Si no estás viendo el aumento de glúteos en el gimnasio, es posible que tus músculos no se estén activando a su máximo potencial durante tus entrenamientos. Antes de empezar cualquier ejercicio, empieza con algunos ejercicios de activación de músculo del glúteo.

 

Estos movimientos ayudan a encender los músculos de los glúteos y mejorar la comunicación entre el cerebro, los nervios y las contracciones musculares.

 

Para obtener los beneficios de cualquier ejercicio, tus músculos deben estar en su máximo potencial y para hacerlo es necesario realizar ciertos patrones de movimiento que activen a fondo el grupo muscular.

 

¿Por qué es tan importante la activación de los glúteos ?

Despertar los músculos de los glúteos y las piernas antes del entrenamiento es especialmente esencial ya que muchas personas pasan la mayor parte del día sentadas, en escritorios, en sofás o en el coche, lo que puede hacer que nuestros glúteos estén atontados, perezosos y débiles. Después de estar inactivos durante horas, no puedes esperar que tus músculos entren en acción tan rápido; tu cuerpo necesita tiempo para prepararse para los ejercicios de fuerza.

 

Hacer una serie de activación antes del entrenamiento ayuda a que cada repetición de tu rutina de entrenamiento de fuerza sea efectiva, incluso durante la primera serie.

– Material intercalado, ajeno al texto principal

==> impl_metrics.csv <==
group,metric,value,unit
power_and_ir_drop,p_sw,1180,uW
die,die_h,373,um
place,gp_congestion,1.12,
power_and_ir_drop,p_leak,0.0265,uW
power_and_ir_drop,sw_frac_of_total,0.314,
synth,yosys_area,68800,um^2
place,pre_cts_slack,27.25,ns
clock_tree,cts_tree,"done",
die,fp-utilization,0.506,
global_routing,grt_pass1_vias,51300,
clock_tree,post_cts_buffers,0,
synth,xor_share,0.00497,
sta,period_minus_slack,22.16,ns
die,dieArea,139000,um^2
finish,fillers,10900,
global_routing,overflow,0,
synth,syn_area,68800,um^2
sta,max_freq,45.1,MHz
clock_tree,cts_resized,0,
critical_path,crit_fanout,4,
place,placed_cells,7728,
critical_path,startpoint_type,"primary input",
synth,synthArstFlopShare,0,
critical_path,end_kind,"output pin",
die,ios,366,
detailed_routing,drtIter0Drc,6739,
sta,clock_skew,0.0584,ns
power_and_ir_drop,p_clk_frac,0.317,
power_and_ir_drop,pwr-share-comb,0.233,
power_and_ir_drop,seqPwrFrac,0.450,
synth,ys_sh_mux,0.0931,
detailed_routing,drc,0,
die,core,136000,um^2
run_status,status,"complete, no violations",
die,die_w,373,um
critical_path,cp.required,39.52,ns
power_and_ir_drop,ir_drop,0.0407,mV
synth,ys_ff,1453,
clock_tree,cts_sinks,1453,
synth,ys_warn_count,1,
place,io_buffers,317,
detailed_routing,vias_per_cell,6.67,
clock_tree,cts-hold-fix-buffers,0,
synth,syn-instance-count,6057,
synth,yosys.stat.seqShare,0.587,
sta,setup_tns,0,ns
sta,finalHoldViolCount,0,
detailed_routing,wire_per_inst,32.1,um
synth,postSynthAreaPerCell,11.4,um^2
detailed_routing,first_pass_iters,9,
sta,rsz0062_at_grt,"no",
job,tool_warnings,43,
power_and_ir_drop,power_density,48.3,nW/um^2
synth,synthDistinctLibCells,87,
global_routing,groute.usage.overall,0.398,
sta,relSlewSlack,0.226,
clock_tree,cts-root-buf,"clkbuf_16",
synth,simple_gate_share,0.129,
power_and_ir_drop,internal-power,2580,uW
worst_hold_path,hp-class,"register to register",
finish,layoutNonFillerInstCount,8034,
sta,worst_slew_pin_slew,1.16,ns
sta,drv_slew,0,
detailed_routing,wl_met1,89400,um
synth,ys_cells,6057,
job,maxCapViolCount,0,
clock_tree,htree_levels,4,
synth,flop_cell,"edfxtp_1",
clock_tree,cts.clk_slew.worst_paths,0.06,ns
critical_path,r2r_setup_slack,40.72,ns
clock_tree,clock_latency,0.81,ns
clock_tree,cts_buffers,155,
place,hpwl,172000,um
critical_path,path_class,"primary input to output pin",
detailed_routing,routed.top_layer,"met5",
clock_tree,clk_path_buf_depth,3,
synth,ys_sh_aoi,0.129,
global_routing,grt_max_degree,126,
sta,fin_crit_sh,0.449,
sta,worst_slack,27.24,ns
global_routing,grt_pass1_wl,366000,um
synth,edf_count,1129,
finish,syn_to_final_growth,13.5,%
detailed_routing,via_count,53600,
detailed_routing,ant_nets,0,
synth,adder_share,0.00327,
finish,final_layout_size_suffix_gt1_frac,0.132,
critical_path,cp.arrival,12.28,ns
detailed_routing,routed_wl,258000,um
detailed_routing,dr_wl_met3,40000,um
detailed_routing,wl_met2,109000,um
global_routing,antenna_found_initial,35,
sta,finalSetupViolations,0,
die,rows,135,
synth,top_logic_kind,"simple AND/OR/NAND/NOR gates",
<file path="flow/design.v">
module Counter_num (clk, rst, count);   
  parameter n =4, num = 10;   
  input rst, clk ;        
  output[n-1:0] count;  
  wire flag;
    wire [n-1:0]  next =(rst|flag)? 0: count+1;  
    assign  flag = (count == (num-1)) ? 1: 0;   
    chunk_dff # (n)  cnt(clk, next, count); 
 endmodule
module chunk_dff(CLK,D,Q); 
parameter       k = 1 ;
input CLK; 
input [k-1:0]  D;
output [k-1:0]  Q; 
reg [k-1:0]  Q; 
always @(posedge CLK) 
Q <= D;
endmodule   
</file>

Por el contrario, si empiezas tu entrenamiento ‘en frío’ (sin activación), tu primera serie se convierte en tu calentamiento y, en esencia, en un desperdicio.

 

No sólo obtendrás los máximos beneficios durante el entrenamiento de fuerza, sino que estos ejercicios de activación también mejoran tu movilidad y la alineación del cuerpo, reduciendo el riesgo de lesiones.

 

Aquí te dejo esta rutina de activación de glúteos de 5 minutos

Esta rutina incluye una secuencia de movimientos para antes de los entrenamientos de fuerza y acondicionamiento de la parte inferior del cuerpo o como un mini entrenamiento independiente cuando tengas poco tiempo.

 

Programa un temporizador para cinco minutos (o más si tu cuerpo lo necesita) y repite estos tres movimientos en secuencia hasta que se acabe el tiempo.

 

Comienza con una banda de resistencia alrededor de las piernas, colocándola justo por encima de las rodillas.

 

 

Empieza con los pies separados para mantener la tensión en la banda y mantén una columna vertebral larga y alta apretando los abdominales.

 

Dobla las rodillas en un cuarto de sentadilla y mantén los pies paralelos entre sí.

Dirigiéndote con el talón izquierdo, da un paso hacia el lado, estirando la banda. Asegúrate de pisar con toda la pierna sin extender la parte inferior de la pierna por debajo de la rodilla.

 

Permanece en una sentadilla parcial mientras das el paso, luego pasa al otro lado, sigue con el pie derecho, volviendo a la posición inicial mientras mantienes la tensión en la banda.

 

Repeticiones: 15 en cada dirección

 

Empuje de la cadera

Siéntate en el suelo y apoya los omóplatos en una silla, banco o sillón (incluso un sofá o una silla resistente puede servir).

Coloca los pies en el piso separados a la altura de los hombros y gira ligeramente los dedos de los pies hacia fuera. Las rodillas deben formar un ángulo de 90 grados.

 

Apoya la espalda en el sillón, impulsa tu cadera hacia arriba y aprieta los glúteos, haz una pausa en la parte superior durante unos segundos antes de volver a bajar, baja sin tocar el piso y luego vuelve a subir.

 

Repeticiones: de 15 a 20

 

Alcance con una sola pierna

Ponte de pie con los dos pies juntos, la columna vertebral alta y el tronco reforzado.

Mantén una ligera flexión en la rodilla izquierda y enfoca tus ojos en un punto frente a ti. (Esto se denomina “spotting” y ayuda a mantener el equilibrio).

 

Levanta el pie derecho del suelo y mantén el equilibrio durante unos segundos. Utilizando la fuerza de tu pierna izquierda, inclínate hacia adelante desde la cadera permitiendo que tu pierna derecha se extienda hacia atrás.

 

Extiende la mano derecha hacia delante y toque ligeramente un objeto estable (opcional).

Impulsa el talón izquierdo, activando el lado izquierdo de los glúteos, y vuelva a la posición de pie.